Andrew Armstrong

No. 85 – Kansas City Chiefs
- Position: Wide receiver
- Roster status: Practice squad

Personal information
- Born: October 31, 2000 (age 25) Dallas, Texas, U.S.
- Listed height: 6 ft 4 in (1.93 m)
- Listed weight: 210 lb (95 kg)

Career information
- High school: Bishop Dunne (Dallas, Texas)
- College: Texas A&M–Commerce (2019–2022) Arkansas (2023–2024)
- NFL draft: 2025: undrafted

Career history
- Miami Dolphins (2025)*; Detroit Lions (2025)*; Kansas City Chiefs (2026–present)*;
- * Offseason or practice squad member only

Awards and highlights
- First-team All-SEC (2024); First-team All-Southland (2022);
- Stats at Pro Football Reference

= Andrew Armstrong (American football) =

American football player (born 2000)

Andrew Armstrong (born October 31, 2000) is an American professional football wide receiver for the Kansas City Chiefs of the National Football League (NFL). He played college football for the Texas A&M–Commerce Lions and Arkansas Razorbacks.

== Early life ==
Armstrong grew up in Dallas, Texas and attended Bishop Dunne Catholic School. In his high school career, Armstrong completed 33 receptions for 453 yards and eight touchdowns. He was an unranked wide receiver recruit and committed to Texas A&M–Commerce.

== College career ==
=== Texas A&M–Commerce ===
Armstrong did not appear in any games during his true freshman season in 2019 and received a redshirt. The season was canceled due to the COVID-19 pandemic. During the 2021 season, Armstrong played in 10 games and finished the season with having caught 15 passes for 297 yards and 3 touchdowns averaging 29.7 yards per game. During the 2022 season, he played in 11 games and finished the season with caught 62 passes for 1,020 yards and 13 touchdowns averaging 92.7 receiving yards per game. He was then named to the HERO Sports Sophomore All-America team.

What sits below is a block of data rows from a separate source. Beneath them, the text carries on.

$ cat src/rtl/pipe_pkg.sv
// Shared types and defaults for the pipeline hazard/sequencing controller.
package pipe_pkg;

  typedef enum logic [1:0] {
    RUN      = 2'd0,
    MEM_WAIT = 2'd1,
    ERR      = 2'd2
  } state_t;

  typedef enum logic [1:0] {
    CAUSE_NONE     = 2'd0,
    CAUSE_MEMWAIT  = 2'd1,
    CAUSE_REDIRECT = 2'd2,
    CAUSE_LOADUSE  = 2'd3
  } cause_t;

  localparam int unsigned MEM_TIMEOUT_DEF = 255;
  localparam int unsigned CNT_W_DEF       = 16;

endpackage

$ cat src/rtl/pipe_ctrl_hazard_detect.sv
// Load-use hazard compare between the EX load destination and the ID sources.
module hazard_detect (
  input  logic       ex_is_load,
  input  logic [4:0] ex_rd,
  input  logic [4:0] id_rs1,
  input  logic [4:0] id_rs2,
  input  logic       id_use_rs1,
  input  logic       id_use_rs2,
  output logic       hazard
);

  logic rs1_hit;
  logic rs2_hit;

  always_comb begin
    rs1_hit = id_use_rs1 && (id_rs1 == ex_rd);
    rs2_hit = id_use_rs2 && (id_rs2 == ex_rd);
    // x0 is never written, so a load to x0 cannot create a dependency
    hazard  = ex_is_load && (ex_rd != 5'd0) && (rs1_hit || rs2_hit);
  end

endmodule

$ cat src/rtl/pipe_ctrl.sv
// Pipeline controller: PC/stage-register enables, flushes, redirects, memory-wait timeout and stall counters.
module pipe_ctrl
  import pipe_pkg::*;
#(
  parameter int unsigned MEM_TIMEOUT = MEM_TIMEOUT_DEF,
  parameter int unsigned CNT_W       = CNT_W_DEF
) (
  input  logic             clk,
  input  logic             rst,
  input  logic             ex_branch_taken,
  input  logic             ex_jal,
  input  logic             ex_jalr,
  input  logic [31:0]      ex_target,
  input  logic [31:0]      ex_jalr_target,
  input  logic             ex_is_load,
  input  logic [4:0]       ex_rd,
  input  logic [4:0]       id_rs1,
  input  logic [4:0]       id_rs2,
  input  logic             id_use_rs1,
  input  logic             id_use_rs2,
  input  logic             mem_req,
  input  logic             mem_valid,
  output logic             pc_en,
  output logic             pc_redirect,
  output logic [31:0]      pc_target,
  output logic             if_id_en,
  output logic             id_ex_en,
  output logic             ex_mem_en,
  output logic             mem_wb_en,
  output logic             if_id_flush,
  output logic             id_ex_flush,
  output logic             mem_wb_flush,
  output logic             mem_timeout,
  output logic [CNT_W-1:0] stall_cnt,
  output logic [CNT_W-1:0] flush_cnt
);

  localparam int unsigned TW = $clog2(MEM_TIMEOUT + 1);
  localparam logic [TW-1:0] WAIT_LAST = TW'(MEM_TIMEOUT - 1);

  state_t        state;
  cause_t        cause;
  logic [TW-1:0] wait_cnt;
  logic          mem_wait;
  logic          redirect;
  logic          load_use;

  hazard_detect u_hazard (
    .ex_is_load (ex_is_load),
    .ex_rd      (ex_rd),
    .id_rs1     (id_rs1),
    .id_rs2     (id_rs2),
    .id_use_rs1 (id_use_rs1),
    .id_use_rs2 (id_use_rs2),
    .hazard     (load_use)
  );

  always_comb begin
    mem_wait = mem_req && !mem_valid;
    redirect = ex_branch_taken || ex_jal || ex_jalr;
    cause    = CAUSE_NONE;
    if (mem_wait)      cause = CAUSE_MEMWAIT;
    else if (redirect) cause = CAUSE_REDIRECT;
    else if (load_use) cause = CAUSE_LOADUSE;
  end

  always_comb begin
    pc_en        = 1'b1;
    if_id_en     = 1'b1;
    id_ex_en     = 1'b1;
    ex_mem_en    = 1'b1;
    mem_wb_en    = 1'b1;
    if_id_flush  = 1'b0;
    id_ex_flush  = 1'b0;
    mem_wb_flush = 1'b0;
    pc_redirect  = 1'b0;
    mem_timeout  = 1'b0;
    // Branch/JAL win over JALR; JALR target has bit 0 cleared
    pc_target    = (ex_branch_taken || ex_jal) ? ex_target : (ex_jalr_target & ~32'd1);
    if (rst) begin
      {pc_en, if_id_en, id_ex_en, ex_mem_en, mem_wb_en} = '0;
      {if_id_flush, id_ex_flush, mem_wb_flush}          = '1;
      pc_target = '0;
    end else if (state == ERR) begin
      {pc_en, if_id_en, id_ex_en, ex_mem_en, mem_wb_en} = '0;
      mem_timeout = 1'b1;
    end else begin
      unique case (cause)
        CAUSE_MEMWAIT: begin
          {pc_en, if_id_en, id_ex_en, ex_mem_en, mem_wb_en} = '0;
          mem_wb_flush = 1'b1;
        end
        CAUSE_REDIRECT: begin
          pc_redirect = 1'b1;
          if_id_flush = 1'b1;
          id_ex_flush = 1'b1;
        end
        CAUSE_LOADUSE: begin
          pc_en       = 1'b0;
          if_id_en    = 1'b0;
          id_ex_flush = 1'b1;
        end
        default: ;
      endcase
    end
  end

  always_ff @(posedge clk) begin
    if (rst) begin
      state     <= RUN;
      wait_cnt  <= '0;
      stall_cnt <= '0;
      flush_cnt <= '0;
    end else begin
      if (!pc_en && stall_cnt != '1) stall_cnt <= stall_cnt + CNT_W'(1);
      if (pc_redirect && flush_cnt != '1) flush_cnt <= flush_cnt + CNT_W'(1);
      if (state != ERR) begin
        if (mem_wait) begin
          state    <= (wait_cnt == WAIT_LAST) ? ERR : MEM_WAIT;
          wait_cnt <= wait_cnt + TW'(1);
        end else begin
          state    <= RUN;
          wait_cnt <= '0;
        end
      end
    end
  end

endmodule

$ cat config.mk
export PLATFORM = sky130hd
export DESIGN_NAME = pipe_ctrl
export DESIGN_NICKNAME = d
export VERILOG_FILES = /design/src/rtl/pipe_pkg.sv /design/src/rtl/pipe_ctrl_hazard_detect.sv /design/src/rtl/pipe_ctrl.sv
export SDC_FILE = /design/constraint.sdc
export NUM_CORES = 1
export LEC_CHECK = 0
export ABC_AREA = 1
export BUFFER_PORTS_ARGS = -buffer_cell sky130_fd_sc_hd__buf_2
export CAP_MARGIN = 20
export CELL_PAD_IN_SITES_DETAIL_PLACEMENT = 1
export CELL_PAD_IN_SITES_GLOBAL_PLACEMENT = 1
export CORE_ASPECT_RATIO = 0.7
export CORE_MARGIN = 4
export CORE_UTILIZATION = 32
export CTS_BUF_LIST = sky130_fd_sc_hd__clkbuf_16
export DETAILED_ROUTE_END_ITERATION = 10
export PLACE_DENSITY = 0.92
export SETUP_SLACK_MARGIN = 0.1
export SLEW_MARGIN = 30
export SYNTH_ARGS = -nofsm -noshare
export SYNTH_HDL_FRONTEND = slang
export SYNTH_SLANG_ARGS = --single-unit
export TNS_END_PERCENT = 5
$ cat constraint.sdc
create_clock -name clk -period 5.5 [get_ports clk]
set_input_delay 1.65 -clock clk [delete_from_list [all_inputs] [get_ports clk]]
set_output_delay 1.65 -clock clk [all_outputs]
set_load 0.01 [all_outputs]
# Word-level counts from Yosys, hierarchy flattened
# Index checks and enable logic that the tools add are counted.
dict set report totals {
  reg_bits 42
  inputBits 89
  output_inout_bits 74
  elab_cells 58
}
dict set report classes {
  addsub 3
  n_eq_ne 10
  mux 26
  n_reduce_logical 15
}
# operator count
set ops {}
lappend ops {{32-bit two-way mux} 2}
lappend ops {{16-bit by 1-bit adder with 16-bit output (second input constant)} 2}
lappend ops {{16-bit inequality test (second input constant)} 2}
lappend ops {{1-bit two-way mux} 18}
lappend ops {{5-bit equality test} 2}
lappend ops {{2-bit two-way mux} 5}
lappend ops {{8-bit by 1-bit adder with 8-bit output (second input constant)} 1}
lappend ops {{8-bit equality test (second input constant)} 1}
lappend ops {{8-bit two-way mux} 1}
lappend ops {{1-bit logical AND} 7}
lappend ops {{2-bit equality test (second input constant)} 3}
lappend ops {{5-bit nonzero test} 1}
lappend ops {{2-bit OR reduction} 2}
lappend ops {{1-bit logical OR} 3}
lappend ops {{2-bit by 1-bit equality test with 1-bit output (second input constant)} 1}
lappend ops {{1-bit zero test} 2}
lappend ops {{2-bit inequality test (second input constant)} 1}

# Logic depth before layout (Yosys ltp)
dict set report logic_depth {
  depth_word 14
  mapped_depth 12
}

# Hierarchy
# A second synthesis with hierarchy kept.
dict set report hier_totals {
  cells_unflattened 547
  area_unflattened_um2 3205.6
}
# mod instances cells_each area_per_inst_um2 seq_area_each_um2
set by_module_without_submodules {}
lappend by_module_without_submodules {pipe_ctrl 1 492 2989.1 840.8}
lappend by_module_without_submodules {hazard_detect 1 55 216.5 0.0}

# Least setup slack after synthesis
# Ideal clock, no wire load.
dict set report synth_timing {
  path_kind {input-to-output}
  from {in mem_valid}
  to {out pc_en}
  t_arrival_ns 2.717
  slack_ns 1.133
  path_stages 8
  path_buffers 2
  path_cell_list {inv_1 -> nand2_1 -> nand2_2 -> nor2_1 -> nand2_4 -> buf_6 -> inv_1 -> buf_4}
}
dict set report synth_via {
  elab_chain_cells 8
}
# item line_no
set synth_rtl {}
lappend synth_rtl {{from (decl)} pipe_ctrl.sv:22} ;# input logic mem_valid,
lappend synth_rtl {{1-bit zero test *} pipe_ctrl.sv:59} ;# mem_wait = mem_req && !mem_valid;
lappend synth_rtl {{1-bit logical AND *} pipe_ctrl.sv:59}
lappend synth_rtl {{2-bit two-way mux *} pipe_ctrl.sv:62} ;# if (mem_wait) cause = CAUSE_MEMWAIT;
lappend synth_rtl {{2-bit by 1-bit equality test with 1-bit output or 2-bit equality test (tied branches)} n/a}
lappend synth_rtl {{2-bit OR reduction (no source line) *} n/a}
lappend synth_rtl {{1-bit two-way mux * (3 in a row)} n/a}
lappend synth_rtl {{to (decl)} pipe_ctrl.sv:23} ;# output logic pc_en,
# Mark *: on every way between the ends. The rest lies on a longest branch, timed or not.

# Worst setup path after layout
dict set report layout_timing {
  from {in ex_jal}
  to {out pc_target[19]}
}
dict set report layout_via {
  elab_chain_cells 3
}
# item line_no
set layout_rtl {}
lappend layout_rtl {{from (decl)} pipe_ctrl.sv:11} ;# input logic ex_jal,
lappend layout_rtl {{1-bit logical OR} pipe_ctrl.sv:79} ;# pc_target = (ex_branch_taken || ex_jal) ? ex_target : (ex_jalr_target & ~32'd1);
lappend layout_rtl {{32-bit two-way mux} pipe_ctrl.sv:79}
lappend layout_rtl {{32-bit two-way mux} pipe_ctrl.sv:80} ;# if (rst) begin
lappend layout_rtl {{to (decl)} pipe_ctrl.sv:25} ;# output logic [31:0] pc_target,
# Every way passes these cells.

On November 22, 2022, Armstrong announced that he would be entering the transfer portal. On December 11, 2022, he announced that he would be transferring to Arkansas.

=== Arkansas ===
During the 2023 season, in the Week 2 game against Kent State, he finished the game with four catches for 21 yards and two scores. During the team's game against Florida, Armstrong suffered through a scary injury after hitting his head on the ground while trying to make a catch against an opposing defender. After that play, he laid motionless on the ground for a few moments having trainers helping him before being able to get up by himself and giving a thumbs up to the crowd. Armstrong led the team in receiving yards with 764 on 56 receptions with 5 TD. He played in and started 11 games throughout the season and finished the season with 52 caught passes for 724 yards and four touchdowns averaging 65.7 yards per game. Armstrong returned to Arkansas for his senior season in 2024, helping the Razorbacks get back to a bowl game with a 6–6 record. He started all 12 games and finished the 2024 season with a team-high 78 receptions for 1,140 receiving yards, but only one receiving TD. Armstrong was named 1st team All-SEC by the AP, 2nd Team All-SEC by the Coaches and Phil Steele All American Honorable Mention for the 2024 season. He declared for the 2025 NFL Draft after the season.

==Professional career==

Pre-draft measurables
| Height | Weight | Arm length | Hand span | Wingspan | 40-yard dash | 10-yard split | 20-yard split | 20-yard shuttle | Three-cone drill | Vertical jump | Broad jump | Bench press |
| 6 ft 3+3⁄4 in (1.92 m) | 202 lb (92 kg) | 32+1⁄8 in (0.82 m) | 9+5⁄8 in (0.24 m) | 6 ft 7+1⁄2 in (2.02 m) | 4.51 s | 1.53 s | 2.65 s | 4.18 s | 6.75 s | 37.5 in (0.95 m) | 10 ft 4 in (3.15 m) | 11 reps |
All values from NFL Combine/Pro Day

===Miami Dolphins===
On May 9, 2025, Armstrong signed with the Miami Dolphins as an undrafted free agent after going unselected in the 2025 NFL draft. He was waived on August 26 as part of final roster cuts.

===Detroit Lions===
On December 1, 2025, Armstrong signed with the Detroit Lions' practice squad, but was released by the team on December 8.

===Kansas City Chiefs===
On January 6, 2026, Armstrong signed a reserve/future contract with the Kansas City Chiefs. On August 30, he was waived as part of final roster cuts and re-signed to the practice squad the next day.